What follows belongs to an exercise in optimizing a design on an open flow for small area and a short achievable clock period; a production flow would make more cautious choices.
Only simulation tests tie the RTL to the original design; equivalence was not proved.
No activity file was given, so power comes from the tool's default toggle rates.

## flow/design.v (module list and top-level ports; edited modules follow where they fit)
// module AHB_Mul: 80 lines
// module AHB_Mul_booth: 760 lines
module AHB_Mul(
    input HCLK,
    input HRESETn,
    input [31:0]M_AHB_0_haddr,
    input [2:0]M_AHB_0_hburst,
    input M_AHB_0_hmastlock,
    input [3:0]M_AHB_0_hprot,
    output reg [31:0]M_AHB_0_hrdata,
    output M_AHB_0_hready,
    output M_AHB_0_hresp,
    input [2:0]M_AHB_0_hsize,
    input [1:0]M_AHB_0_htrans,
    input [31:0]M_AHB_0_hwdata,
    input M_AHB_0_hwrite,
    output[3:0] led
    );
  // ...
==> flow/flow/run.sh <==
#!/bin/bash
# Own layout flow: the standard synthesis and layout, with two changes:
#  - after synthesis, fixfa.py removes the inverters that Yosys's full-adder
#    extraction leaves between adder cells (each adder may be swapped for its
#    complemented form, fa(~a,~b,~c) = ~fa(a,b,c));
#  - the port buffers are buf_4 cells instead of the slow delay buffers that
#    buffer_ports picks by default.
# Each tool's full output goes to a log file of its own in this folder.
set -euo pipefail
R=orfs/results/sky130hd/AHB_Mul/base
bash standard.sh synth > synth.log 2>&1
cp $R/1_2_yosys.v yosys_orig.v
python3 flow/fixfa.py yosys_orig.v $R/1_2_yosys.v > fixfa.log 2>&1
rm -f $R/1_synth.odb $R/1_synth.sdc
bash standard.sh BUFFER_PORTS_ARGS="-buffer_cell sky130_fd_sc_hd__buf_4" finish > finish.log 2>&1
==> flow/flow/fixfa.py <==
#!/usr/bin/env python3
"""Remove the inverters that Yosys's extract_fa leaves around full adders.

A full adder with all three inputs inverted gives both outputs inverted:
fa(~a, ~b, ~c) = (~sum, ~cout).  So each fa cell may be swapped for its
complemented form (inputs and outputs inverted) without changing what it
computes.  This script picks, for every fa cell, the form that needs the
fewest inverters on the nets around the adders, rewires the netlist, and
drops the inverters left without loads.

usage: fixfa.py IN.v OUT.v
"""
import re
import sys
from collections import defaultdict

INV = re.compile(r"sky130_fd_sc_hd__(inv|clkinv)_\d+$")
FA = re.compile(r"sky130_fd_sc_hd__fa_\d+$")
OUTPINS = {"X", "Y", "Q", "Q_N", "SUM", "COUT", "HI", "LO"}

src = open(sys.argv[1]).read()
mod_start = src.index("module ")
body_end = src.rindex("endmodule")

cell_re = re.compile(r"\n(\s*)(sky130_fd_sc_hd__\w+)\s+(\S+)\s*\((.*?)\);", re.S)
pin_re = re.compile(r"\.(\w+)\(\s*((?:\\\S+\s)|[^()\s]+)\s*\)")

cells = []
for m in cell_re.finditer(src):
    pins = [(p, n.strip()) for p, n in pin_re.findall(m.group(4))]
    cells.append({"span": m.span(), "type": m.group(2), "name": m.group(3),
                  "pins": dict(pins), "order": [p for p, _ in pins], "indent": m.group(1)})

driver = {}
loads = defaultdict(list)
for i, c in enumerate(cells):
    for p, n in c["pins"].items():
        if p in OUTPINS:
            driver[n] = (i, p)
        else:
            loads[n].append((i, p))

others = "\n".join(l for l in src[mod_start:body_end].split("\n")
                   if l.strip().startswith(("assign", "input", "output", "inout")))
others += src[mod_start:src.index(");", mod_start)]
other_tokens = set(re.findall(r"\\\S+|[A-Za-z_][A-Za-z0-9_$]*(?:\[\d+\])?", others))
for t in list(other_tokens):
    other_tokens.add(re.sub(r"\[\d+\]$", "", t))


def is_inv(i):
    return INV.match(cells[i]["type"]) is not None


def resolve(n):
    p = 0
    while n in driver and is_inv(driver[n][0]):
        n = cells[driver[n][0]]["pins"]["A"]
        p ^= 1
    return n, p


fas = [i for i, c in enumerate(cells) if FA.match(c["type"])]
fa_out = {}  # net -> fa index
for i in fas:
    for p in ("SUM", "COUT"):
        if p in cells[i]["pins"]:
            fa_out[cells[i]["pins"][p]] = i

# load pins to rewire: every fa input, and every non-inverter load of a net
# that resolves to an fa output
uses = []  # (cell, pin, base, parity)
for i in fas:
    for p in ("A", "B", "CIN"):
        b, par = resolve(cells[i]["pins"][p])
        uses.append((i, p, b, par))
for i, c in enumerate(cells):
    if is_inv(i) or FA.match(c["type"]):
        continue
    for p, n in c["pins"].items():
        if p in OUTPINS:
            continue
        b, par = resolve(n)
        if b in fa_out:
            uses.append((i, p, b, par))
# nets that resolve to an fa output and are used outside instances: keep as is
for n in list(driver):
    if n in other_tokens:
        b, par = resolve(n)
        if b in fa_out:
            sys.exit(f"fixfa: net {n} used outside cells resolves to an adder output; not handled")

x = {i: 0 for i in fas}
SWAP = {"sky130_fd_sc_hd__xor2_1": "sky130_fd_sc_hd__xnor2_1",
        "sky130_fd_sc_hd__xnor2_1": "sky130_fd_sc_hd__xor2_1"}
all_loads = defaultdict(int)
for i, c in enumerate(cells):
    for p, n in c["pins"].items():
        if p not in OUTPINS:
            all_loads[n] += 1
# a swappable driver whose every load is rewired here may be complemented
use_count = defaultdict(int)
for (i, p, b, par) in uses:
    use_count[b] += 1
swappable = set()
for b, k in use_count.items():
    if b in driver and cells[driver[b][0]]["type"] in SWAP and b not in other_tokens:
        # all loads of b, and of inverters of b, must be among the uses
        ok = True
        stack = [b]
        while stack:
            n = stack.pop()
            for (i, p) in loads[n]:
                if is_inv(i):
                    stack.append(cells[i]["pins"]["Y"])
                    if cells[i]["pins"]["Y"] in other_tokens:
                        ok = False
        if ok:
            swappable.add(b)


def needs():
    pol = defaultdict(set)
    for (i, p, b, par) in uses:
        q = par ^ (x[i] if FA.match(cells[i]["type"]) and p in ("A", "B", "CIN") else 0)
        q ^= x[fa_out[b]] if b in fa_out else 0
        pol[b].add(q)
    return pol


def cost():
    n = 0
    for b, qs in needs().items():
        if 1 in qs and not (b in swappable and qs == {1}):
            n += 1
    return n


best = cost()
print(f"fixfa: {len(fas)} adders, {best} inverted nets before", file=sys.stderr)
improved = True
rounds = 0
while improved and rounds < 50:
    improved = False
    rounds += 1
    for i in fas:
        x[i] ^= 1
        c = cost()
        if c < best:
            best = c
            improved = True
        else:
            x[i] ^= 1
# then simulated annealing from the greedy result (fixed seed: reproducible)
import math
import random
rng = random.Random(1)
cur = best
bestx = dict(x)
steps = 6000
for s_ in range(steps):
    temp = 2.0 * (1 - s_ / steps) + 0.05
    i = rng.choice(fas)
    x[i] ^= 1
    c = cost()
    if c <= cur or rng.random() < math.exp((cur - c) / temp):
        cur = c
        if c < best:
            best = c
            bestx = dict(x)
    else:
        x[i] ^= 1
x = bestx
print(f"fixfa: {sum(x.values())} adders complemented, {best} inverted nets after", file=sys.stderr)

# physical nets: a complemented adder drives new nets holding the complement
phys = {}
newnets = []
for i in fas:
    if x[i]:
        for p in ("SUM", "COUT"):
            if p in cells[i]["pins"]:
                n = cells[i]["pins"][p]
                r = "fixfa_n" + str(len(newnets))
                newnets.append(r)
                phys[n] = r
                cells[i]["pins"][p] = r
inv_of = {}
newcells = []


def literal(b, q):
    """net carrying value(b) xor q"""
    pb = phys.get(b, b)
    if b in fa_out and x[fa_out[b]]:
        q ^= 1
    if not q:
        return pb
    if pb not in inv_of:
        o = "fixfa_i" + str(len(newnets))
        newnets.append(o)
        inv_of[pb] = o
        newcells.append(f"  sky130_fd_sc_hd__inv_1 fixfa_inv{len(newcells)} (\n    .A({pb}),\n    .Y({o})\n  );")
    return inv_of[pb]


swapped = set()
for b, qs in needs().items():
    if b in swappable and qs == {1}:
        d = driver[b][0]
        cells[d]["type"] = SWAP[cells[d]["type"]]
        o, n = ("X", "Y") if "X" in cells[d]["pins"] else ("Y", "X")
        cells[d]["pins"][n] = cells[d]["pins"].pop(o)
        cells[d]["order"] = [n if q == o else q for q in cells[d]["order"]]
        swapped.add(b)
print(f"fixfa: swapped {len(swapped)} xor/xnor drivers", file=sys.stderr)
for (i, p, b, par) in uses:
    q = par ^ (x[i] if FA.match(cells[i]["type"]) and p in ("A", "B", "CIN") else 0)
    cells[i]["pins"][p] = literal(b, q ^ (1 if b in swapped else 0))

# drop inverters without loads, repeatedly; a complemented adder's old output
# net that still has loads is driven from an inverter of the new net
dead = set()
restore = {}
while True:
    cnt = defaultdict(int)
    for i, c in enumerate(cells):
        if i in dead:
            continue
        for p, n in c["pins"].items():
            if p not in OUTPINS:
                cnt[n] += 1
    for t in newcells:
        cnt[re.search(r"\.A\(([^()]*)\)", t).group(1).strip()] += 1
    more = [i for i, c in enumerate(cells) if i not in dead and is_inv(i)
            and cnt[c["pins"]["Y"]] == 0 and c["pins"]["Y"] not in other_tokens]
    if not more:
        break
    dead.update(more)
for n, r in phys.items():
    if cnt.get(n, 0) or n in other_tokens:
        newcells.append(f"  sky130_fd_sc_hd__inv_1 fixfa_inv{len(newcells)} (\n    .A({r}),\n    .Y({n})\n  );")
print(f"fixfa: removed {len(dead)} inverters, added {len(newcells)}", file=sys.stderr)


def fmt(n):
    return n + " " if n.startswith("\\") else n


out = []
pos = 0
for i, c in enumerate(cells):
    s, e = c["span"]
    out.append(src[pos:s])
    if i not in dead:
        pins = ",\n".join(f"    .{p}({fmt(c['pins'][p])})" for p in c["order"])
        out.append(f"\n{c['indent']}{c['type']} {c['name']} (\n{pins}\n  );")
    pos = e
rest = src[pos:]
k = rest.rindex("endmodule")
decl = "".join(f"  wire {n};\n" for n in newnets)
out.append(rest[:k] + "\n".join(newcells) + "\n" + rest[k:])
text = "".join(out)
h = text.index(");", text.index("module ")) + 2
text = text[:h] + "\n" + decl + text[h:]
open(sys.argv[2], "w").write(text)
==> flow/standard.sh <==
#!/bin/bash
# synth_recipe.tcl (not shown) runs the flow's synth.tcl, then flattens the netlist and writes it again
# the make line also repeats each setting of config.mk as NAME=value (left out here)
make -C /OpenROAD-flow-scripts/flow DESIGN_CONFIG=/design/flow/config.mk WORK_HOME=/design/flow/orfs CLKGATE_MAP_FILE= SYNTH_SCRIPT=/design/flow/synth_recipe.tcl "${@:-finish}"
==> flow/config.mk <==
export PLATFORM = sky130hd
export DESIGN_NAME = AHB_Mul
export DESIGN_NICKNAME = AHB_Mul
export VERILOG_FILES = /design/flow/design.v
export SDC_FILE = /design/flow/constraint.sdc
export NUM_CORES = 4
export LEC_CHECK = 0
export ABC_AREA = 1
export CAP_MARGIN = 20
export CORE_MARGIN = 2
export CORE_UTILIZATION = 40
export CTS_CLUSTER_DIAMETER = 100
export CTS_CLUSTER_SIZE = 30
export PLACE_DENSITY = 0.6
export SETUP_SLACK_MARGIN = 4.7
export SLEW_MARGIN = 20
==> flow/constraint.sdc <==
create_clock -name core_clock -period 10.0 [get_ports {HCLK}]
set_input_delay 2.0000 -clock core_clock [delete_from_list [all_inputs] [get_ports {HCLK}]]
set_output_delay 2.0000 -clock core_clock [all_outputs]
set_load 0.01 [all_outputs]
Background: an optimization exercise with open tools, aiming at small area. Do not read the settings as production practice.
The RTL was checked by simulation tests, not by an equivalence proof against the original design.
Power is estimated from default activity; no workload was simulated.

==> design.v <==
module hamming84_encoder(
    input  wire [3:0] data_in,
    output wire [7:0] code_out
);
  wire d0 = data_in[0];
  wire d1 = data_in[1];
  wire d2 = data_in[2];
  wire d3 = data_in[3];
  wire p0 = d0 ^ d1 ^ d3;    
  wire p1 = d0 ^ d2 ^ d3;    
  wire p2 = d1 ^ d2 ^ d3;    
  wire [6:0] h = {d3, d2, d1, p2, d0, p1, p0};
  wire p3 = ^h;              
  assign code_out = {p3, h};
endmodule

- - - - -

◆ Problem to work on ◆
Write down every line of the data above that includes the string "newcells".

◆ Answer for the task ◆
newcells = []
        newcells.append(f"  sky130_fd_sc_hd__inv_1 fixfa_inv{len(newcells)} (\n    .A({pb}),\n    .Y({o})\n  );")
    for t in newcells:
        newcells.append(f"  sky130_fd_sc_hd__inv_1 fixfa_inv{len(newcells)} (\n    .A({r}),\n    .Y({n})\n  );")
print(f"fixfa: removed {len(dead)} inverters, added {len(newcells)}", file=sys.stderr)
out.append(rest[:k] + "\n".join(newcells) + "\n" + rest[k:])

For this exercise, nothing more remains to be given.